*Task objective*. Retype word for word the lines of the data below, from the first to the one bearing "export SDC_FILE = /design/flow/constraint.sdc", with that one included.

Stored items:
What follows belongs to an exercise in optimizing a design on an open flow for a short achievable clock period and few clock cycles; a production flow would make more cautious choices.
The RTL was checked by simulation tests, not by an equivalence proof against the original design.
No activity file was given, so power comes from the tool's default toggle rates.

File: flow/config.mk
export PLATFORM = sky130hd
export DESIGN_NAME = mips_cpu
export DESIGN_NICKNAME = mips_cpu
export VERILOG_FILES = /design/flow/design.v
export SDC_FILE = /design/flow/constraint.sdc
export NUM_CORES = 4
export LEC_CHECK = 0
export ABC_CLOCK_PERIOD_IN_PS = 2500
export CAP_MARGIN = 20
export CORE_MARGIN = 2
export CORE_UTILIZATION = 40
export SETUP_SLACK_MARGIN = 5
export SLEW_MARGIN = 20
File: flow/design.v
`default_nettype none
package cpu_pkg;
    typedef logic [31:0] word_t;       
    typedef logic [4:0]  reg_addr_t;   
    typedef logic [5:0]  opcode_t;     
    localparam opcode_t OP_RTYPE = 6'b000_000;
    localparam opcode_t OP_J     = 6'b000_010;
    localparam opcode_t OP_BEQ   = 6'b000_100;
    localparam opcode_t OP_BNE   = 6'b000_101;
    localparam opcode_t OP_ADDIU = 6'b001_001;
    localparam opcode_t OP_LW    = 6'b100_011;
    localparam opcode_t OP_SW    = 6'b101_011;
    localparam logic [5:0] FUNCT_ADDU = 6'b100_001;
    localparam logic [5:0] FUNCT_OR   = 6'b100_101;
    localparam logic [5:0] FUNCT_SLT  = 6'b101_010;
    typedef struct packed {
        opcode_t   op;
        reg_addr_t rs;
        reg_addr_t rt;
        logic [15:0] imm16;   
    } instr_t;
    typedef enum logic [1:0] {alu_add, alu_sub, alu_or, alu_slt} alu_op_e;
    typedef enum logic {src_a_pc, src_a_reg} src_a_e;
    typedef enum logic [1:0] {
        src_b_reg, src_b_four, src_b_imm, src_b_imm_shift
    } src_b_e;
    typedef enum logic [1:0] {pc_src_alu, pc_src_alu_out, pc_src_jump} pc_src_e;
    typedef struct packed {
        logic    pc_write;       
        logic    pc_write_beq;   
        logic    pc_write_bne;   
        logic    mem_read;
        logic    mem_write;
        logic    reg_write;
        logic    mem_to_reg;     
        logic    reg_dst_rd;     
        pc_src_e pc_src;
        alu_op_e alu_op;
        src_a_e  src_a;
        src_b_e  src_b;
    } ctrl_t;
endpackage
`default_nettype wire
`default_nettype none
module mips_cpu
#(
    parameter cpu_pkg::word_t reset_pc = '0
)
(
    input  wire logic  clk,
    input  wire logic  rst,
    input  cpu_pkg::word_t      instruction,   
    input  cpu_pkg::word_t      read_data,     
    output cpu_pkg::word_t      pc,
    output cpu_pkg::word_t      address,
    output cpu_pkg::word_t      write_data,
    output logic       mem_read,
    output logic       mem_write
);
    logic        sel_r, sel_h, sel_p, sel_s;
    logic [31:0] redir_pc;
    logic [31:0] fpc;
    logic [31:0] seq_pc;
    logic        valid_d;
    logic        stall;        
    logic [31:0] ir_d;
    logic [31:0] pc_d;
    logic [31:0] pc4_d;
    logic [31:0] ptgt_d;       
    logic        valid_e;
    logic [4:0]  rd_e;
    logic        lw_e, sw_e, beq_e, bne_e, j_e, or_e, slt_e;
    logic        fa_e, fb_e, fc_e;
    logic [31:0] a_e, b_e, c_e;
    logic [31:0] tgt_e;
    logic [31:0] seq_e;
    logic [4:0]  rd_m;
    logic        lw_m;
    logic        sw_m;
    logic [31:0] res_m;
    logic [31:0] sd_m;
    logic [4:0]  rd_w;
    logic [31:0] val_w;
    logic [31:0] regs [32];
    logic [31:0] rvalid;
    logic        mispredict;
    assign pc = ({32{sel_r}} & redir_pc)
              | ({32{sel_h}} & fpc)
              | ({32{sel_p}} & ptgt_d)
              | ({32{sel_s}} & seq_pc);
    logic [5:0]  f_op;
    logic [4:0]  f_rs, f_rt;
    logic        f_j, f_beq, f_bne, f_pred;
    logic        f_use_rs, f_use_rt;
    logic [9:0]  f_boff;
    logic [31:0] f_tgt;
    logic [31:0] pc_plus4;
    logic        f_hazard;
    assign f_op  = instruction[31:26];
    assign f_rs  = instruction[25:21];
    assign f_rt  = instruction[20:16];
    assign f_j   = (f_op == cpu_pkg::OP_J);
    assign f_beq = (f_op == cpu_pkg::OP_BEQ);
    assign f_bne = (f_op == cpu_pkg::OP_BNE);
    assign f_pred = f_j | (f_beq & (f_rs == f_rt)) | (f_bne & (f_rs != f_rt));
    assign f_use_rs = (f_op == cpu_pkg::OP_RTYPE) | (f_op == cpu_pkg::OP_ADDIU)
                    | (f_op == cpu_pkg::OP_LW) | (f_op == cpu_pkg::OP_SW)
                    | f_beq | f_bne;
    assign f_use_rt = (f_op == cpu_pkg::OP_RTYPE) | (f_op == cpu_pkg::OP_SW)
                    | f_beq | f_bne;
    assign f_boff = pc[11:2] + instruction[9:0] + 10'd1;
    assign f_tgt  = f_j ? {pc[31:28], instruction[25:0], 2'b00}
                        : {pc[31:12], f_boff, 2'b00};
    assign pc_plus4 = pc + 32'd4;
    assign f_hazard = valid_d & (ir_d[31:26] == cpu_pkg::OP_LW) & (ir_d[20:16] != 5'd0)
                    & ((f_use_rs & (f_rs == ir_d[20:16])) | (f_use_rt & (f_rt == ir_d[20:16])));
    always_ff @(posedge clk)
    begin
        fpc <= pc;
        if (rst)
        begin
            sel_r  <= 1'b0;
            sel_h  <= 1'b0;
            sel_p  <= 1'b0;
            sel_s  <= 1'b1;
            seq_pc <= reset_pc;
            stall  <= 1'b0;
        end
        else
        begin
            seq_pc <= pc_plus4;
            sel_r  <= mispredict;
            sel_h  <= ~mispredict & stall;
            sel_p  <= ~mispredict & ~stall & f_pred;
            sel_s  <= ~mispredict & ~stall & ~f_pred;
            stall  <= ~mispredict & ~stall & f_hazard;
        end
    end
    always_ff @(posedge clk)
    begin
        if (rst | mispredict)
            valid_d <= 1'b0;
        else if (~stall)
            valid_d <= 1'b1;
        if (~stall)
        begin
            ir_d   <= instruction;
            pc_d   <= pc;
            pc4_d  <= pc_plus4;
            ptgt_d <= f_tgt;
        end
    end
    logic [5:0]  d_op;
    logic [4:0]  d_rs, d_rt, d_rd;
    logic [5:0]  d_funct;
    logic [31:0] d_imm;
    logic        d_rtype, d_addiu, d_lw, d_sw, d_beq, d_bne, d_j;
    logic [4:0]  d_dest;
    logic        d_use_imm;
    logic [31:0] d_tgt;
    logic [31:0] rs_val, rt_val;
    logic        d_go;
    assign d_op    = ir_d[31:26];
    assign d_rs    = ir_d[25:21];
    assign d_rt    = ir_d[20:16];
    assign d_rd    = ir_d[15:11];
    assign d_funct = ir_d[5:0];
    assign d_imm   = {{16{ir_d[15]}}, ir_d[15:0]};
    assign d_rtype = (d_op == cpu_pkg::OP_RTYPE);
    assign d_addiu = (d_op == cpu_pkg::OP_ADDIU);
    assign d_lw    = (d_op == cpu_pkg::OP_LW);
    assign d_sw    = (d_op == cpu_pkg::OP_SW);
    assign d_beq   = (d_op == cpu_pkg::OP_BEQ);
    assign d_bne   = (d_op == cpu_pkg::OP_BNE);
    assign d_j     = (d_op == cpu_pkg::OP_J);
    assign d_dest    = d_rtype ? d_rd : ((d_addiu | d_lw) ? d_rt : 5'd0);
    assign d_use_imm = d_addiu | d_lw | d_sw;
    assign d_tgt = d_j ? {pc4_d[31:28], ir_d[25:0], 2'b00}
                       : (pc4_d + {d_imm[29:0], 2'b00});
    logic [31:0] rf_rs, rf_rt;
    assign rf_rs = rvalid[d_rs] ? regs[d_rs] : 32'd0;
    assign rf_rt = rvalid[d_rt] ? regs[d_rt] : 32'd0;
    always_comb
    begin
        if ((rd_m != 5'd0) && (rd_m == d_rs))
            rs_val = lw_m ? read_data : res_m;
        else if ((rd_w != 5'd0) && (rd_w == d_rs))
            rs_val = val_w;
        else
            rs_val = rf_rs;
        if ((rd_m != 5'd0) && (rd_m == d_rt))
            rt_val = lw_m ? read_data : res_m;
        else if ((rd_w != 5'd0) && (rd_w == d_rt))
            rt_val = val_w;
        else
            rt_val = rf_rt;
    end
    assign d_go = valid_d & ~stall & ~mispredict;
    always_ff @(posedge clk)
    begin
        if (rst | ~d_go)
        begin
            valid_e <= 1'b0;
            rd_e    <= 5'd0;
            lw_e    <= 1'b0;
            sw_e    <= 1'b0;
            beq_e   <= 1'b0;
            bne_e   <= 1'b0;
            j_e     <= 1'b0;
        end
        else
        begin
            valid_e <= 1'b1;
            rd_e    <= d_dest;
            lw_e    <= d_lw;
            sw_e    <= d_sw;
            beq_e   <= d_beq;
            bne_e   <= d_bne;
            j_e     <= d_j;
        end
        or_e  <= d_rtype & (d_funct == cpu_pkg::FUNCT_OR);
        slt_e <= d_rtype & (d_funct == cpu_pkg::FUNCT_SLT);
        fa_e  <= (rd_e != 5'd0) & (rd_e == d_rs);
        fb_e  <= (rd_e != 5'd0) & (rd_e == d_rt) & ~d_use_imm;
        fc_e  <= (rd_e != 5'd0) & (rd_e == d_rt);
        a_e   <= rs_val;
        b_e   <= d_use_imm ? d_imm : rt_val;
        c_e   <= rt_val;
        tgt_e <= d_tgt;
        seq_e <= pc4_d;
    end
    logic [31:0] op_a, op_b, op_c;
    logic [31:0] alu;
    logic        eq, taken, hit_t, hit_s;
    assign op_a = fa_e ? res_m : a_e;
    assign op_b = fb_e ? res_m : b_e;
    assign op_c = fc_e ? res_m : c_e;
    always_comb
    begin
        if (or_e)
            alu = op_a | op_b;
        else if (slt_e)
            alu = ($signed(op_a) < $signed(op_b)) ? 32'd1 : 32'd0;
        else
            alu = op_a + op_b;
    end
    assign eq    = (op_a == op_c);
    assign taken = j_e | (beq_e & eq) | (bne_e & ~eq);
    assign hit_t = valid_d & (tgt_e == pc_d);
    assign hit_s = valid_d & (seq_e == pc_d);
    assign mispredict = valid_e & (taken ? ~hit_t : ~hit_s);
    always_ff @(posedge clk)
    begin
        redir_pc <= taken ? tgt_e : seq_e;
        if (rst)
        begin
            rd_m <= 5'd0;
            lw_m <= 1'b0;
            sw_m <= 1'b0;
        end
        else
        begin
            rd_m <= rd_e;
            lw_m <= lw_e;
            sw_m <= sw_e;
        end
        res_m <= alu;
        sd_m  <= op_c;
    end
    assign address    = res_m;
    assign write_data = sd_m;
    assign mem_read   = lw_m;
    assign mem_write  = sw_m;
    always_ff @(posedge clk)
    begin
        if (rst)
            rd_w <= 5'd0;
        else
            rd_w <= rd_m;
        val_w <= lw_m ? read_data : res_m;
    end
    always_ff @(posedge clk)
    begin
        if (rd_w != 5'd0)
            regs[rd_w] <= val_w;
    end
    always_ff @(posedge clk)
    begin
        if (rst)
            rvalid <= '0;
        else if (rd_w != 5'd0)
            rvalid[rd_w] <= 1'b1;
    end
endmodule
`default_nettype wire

*Exercise result*.
What follows belongs to an exercise in optimizing a design on an open flow for a short achievable clock period and few clock cycles; a production flow would make more cautious choices.
The RTL was checked by simulation tests, not by an equivalence proof against the original design.
No activity file was given, so power comes from the tool's default toggle rates.

File: flow/config.mk
export PLATFORM = sky130hd
export DESIGN_NAME = mips_cpu
export DESIGN_NICKNAME = mips_cpu
export VERILOG_FILES = /design/flow/design.v
export SDC_FILE = /design/flow/constraint.sdc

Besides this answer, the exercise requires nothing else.